Abstract 12182: Cardiac Transcriptome Remodeling and Impaired Bioenergetics in Single Ventricle Congenital Heart Disease

Abstract

Introduction: Single Ventricle congenital heart disease (SV) encompasses a group of cardiac abnormalities where improper development of the heart results in only one functional pumping chamber. From a molecular standpoint, how the myocardium adapts to the chronic altered hemodynamic conditions of SV physiology, and the mechanisms implicated in the transition to heart failure (HF) which is common in the SV population, are poorly understood. Here, we test the hypothesis that metabolic remodeling represents a pathophysiologic mechanism of heart failure progression in SV. Methods: We performed comprehensive multi-omics analysis (transcriptomics, metabolomics, and lipidomics) of the SV myocardium from both failing (SVHF, N=15) and non-failing (SVNF, N=9) SV subjects, compared with biventricular non-failing controls (BVNF, N=4). Furthermore, we assessed functional components of mitochondrial bioenergetics in each of these populations.
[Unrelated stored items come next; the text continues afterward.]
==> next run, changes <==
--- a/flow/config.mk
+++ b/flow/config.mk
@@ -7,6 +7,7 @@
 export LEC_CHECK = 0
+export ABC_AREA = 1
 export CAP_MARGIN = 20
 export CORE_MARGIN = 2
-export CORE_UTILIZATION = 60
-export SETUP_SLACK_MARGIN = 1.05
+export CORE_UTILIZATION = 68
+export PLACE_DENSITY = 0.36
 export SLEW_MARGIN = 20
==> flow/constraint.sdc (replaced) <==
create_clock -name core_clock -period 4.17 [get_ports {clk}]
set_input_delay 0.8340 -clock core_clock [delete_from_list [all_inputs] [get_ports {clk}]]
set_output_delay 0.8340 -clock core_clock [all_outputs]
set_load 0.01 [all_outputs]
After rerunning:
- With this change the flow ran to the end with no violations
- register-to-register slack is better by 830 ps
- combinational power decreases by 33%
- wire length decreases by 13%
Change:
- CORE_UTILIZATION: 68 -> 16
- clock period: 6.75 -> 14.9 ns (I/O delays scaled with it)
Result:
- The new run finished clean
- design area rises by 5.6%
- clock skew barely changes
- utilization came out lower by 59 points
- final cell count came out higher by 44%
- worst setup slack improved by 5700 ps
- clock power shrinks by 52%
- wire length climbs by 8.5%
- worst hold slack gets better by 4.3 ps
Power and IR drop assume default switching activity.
==> job 5716: inputs <==
## UART_Top_Module
module UART_Top_Module(
input clk,                      
input rst,                      
input [7:0] data_in,            
input wr_en,rd_en,              
input [2:0] address,            
output  [7:0]data_o,            
output  serial_data_out,        
output  n_RTS,                  
output  tx_done,                
input   n_CTS                 
);
export LEC_CHECK = 0
export CAP_MARGIN = 20
export CORE_MARGIN = 2
export CORE_UTILIZATION = 72
export CTS_CLUSTER_DIAMETER = 380
export PLACE_DENSITY_LB_ADDON = 0.02
export SETUP_SLACK_MARGIN = 0.63
export SLEW_MARGIN = 20
create_clock -name core_clock -period 2.18 [get_ports {clk}]
run.sh (not shown) runs the stock make flow with config.mk's settings and CLKGATE_MAP_FILE=.
==> job 6025: changes against job 5716 <==
--- a/flow/config.mk
+++ b/flow/config.mk
@@ -8,7 +8,7 @@
 export CAP_MARGIN = 20
 export CORE_MARGIN = 2
 export CORE_UTILIZATION = 72
-export CTS_CLUSTER_DIAMETER = 380
-export PLACE_DENSITY_LB_ADDON = 0.02
+export CTS_CLUSTER_SIZE = 31
+export PLACE_DENSITY_LB_ADDON = 0.0
 export SETUP_SLACK_MARGIN = 0.63
 export SLEW_MARGIN = 20
==> job 3052: changes against job 5716 <==
==> flow/config.mk (replaced) <==
export PLATFORM = sky130hd
export DESIGN_NAME = UART_Top_Module
export DESIGN_NICKNAME = UART_Top_Module
export VERILOG_FILES = /design/flow/design.v
export SDC_FILE = /design/flow/constraint.sdc
export NUM_CORES = 4
export LEC_CHECK = 0
export ABC_AREA = 1
export CAP_MARGIN = 35
export CORE_MARGIN = 2
export CORE_UTILIZATION = 72
export CTS_CLUSTER_DIAMETER = 42
export CTS_CLUSTER_SIZE = 62
export MAX_ROUTING_LAYER = met4
export SLEW_MARGIN = 20
==> flow/constraint.sdc (replaced) <==
create_clock -name core_clock -period 2.87 [get_ports {clk}]
set_input_delay 0.5740 -clock core_clock [delete_from_list [all_inputs] [get_ports {clk}]]
set_output_delay 0.5740 -clock core_clock [all_outputs]
set_load 0.01 [all_outputs]
==> job 3639: changes against job 5716 <==
--- a/flow/config.mk
+++ b/flow/config.mk
@@ -8,7 +8,6 @@
 export CAP_MARGIN = 20
 export CORE_MARGIN = 2
 export CORE_UTILIZATION = 72
-export CTS_CLUSTER_DIAMETER = 380
-export PLACE_DENSITY_LB_ADDON = 0.02
-export SETUP_SLACK_MARGIN = 0.63
+export CTS_CLUSTER_DIAMETER = 42
+export SETUP_SLACK_MARGIN = 1.07
 export SLEW_MARGIN = 20
==> flow/constraint.sdc (replaced) <==
create_clock -name core_clock -period 3.93 [get_ports {clk}]
set_input_delay 0.7860 -clock core_clock [delete_from_list [all_inputs] [get_ports {clk}]]
set_output_delay 0.7860 -clock core_clock [all_outputs]
set_load 0.01 [all_outputs]
==> results.py <==
# Physical implementation metrics
metrics = {
    "pwr": {
        "p_sw_uw": 5310,
        "p_leak_uw": 0.00789,
    },
    "detailed_routing": {
        "dr.pass1.iters": 6,
    },
    "critical_path": {
        "cp.depth": 11,
        "path_cells": "ha_1 -> nand2_1 -> o21ai_2 -> o21ai_2 -> xor2_1 -> nand3_2 -> nand2_4 -> nor2_8 -> buf_12 -> nand3_4 -> nand2_1",
    },
    "timing": {
        "skew_ns": 0.0256,
    },
    "run_status": {
        "outcome": "timing/DRC/antenna clean",
    },
    "yosys": {
        "fp_nets": 2142,
    },
}
Source of the figures above: job 3052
Results: Integrated multi-omics analysis demonstrated dysregulation of multiple metabolic pathways in the failing SV heart (A). Functional cardiac bioenergetics analysis revealed decreased mitochondrial carnitine palmitoyl transferase activity (B) and mitochondrial dysfunction (C), with corresponding decreases in tricarboxylic acid cycle metabolites, high energy phosphates, and lipid intermediates in the failing SV heart. Moreover, some of these bioenergetic perturbations precede the onset of overt failure, and are seen in the non-failing SV heart (B-C). Conclusions: Our findings indicate that SV physiology induces myocardial metabolic alterations that limit mitochondrial fatty acid β-oxidation and decrease cardiac energy generation. Together, these data suggest SV patients may be uniquely vulnerable to changes in energetic demand and may benefit from therapeutic strategies aimed at preserving cardiac bioenergetics and preventing cardiometabolic remodeling for the treatment or prevention of HF.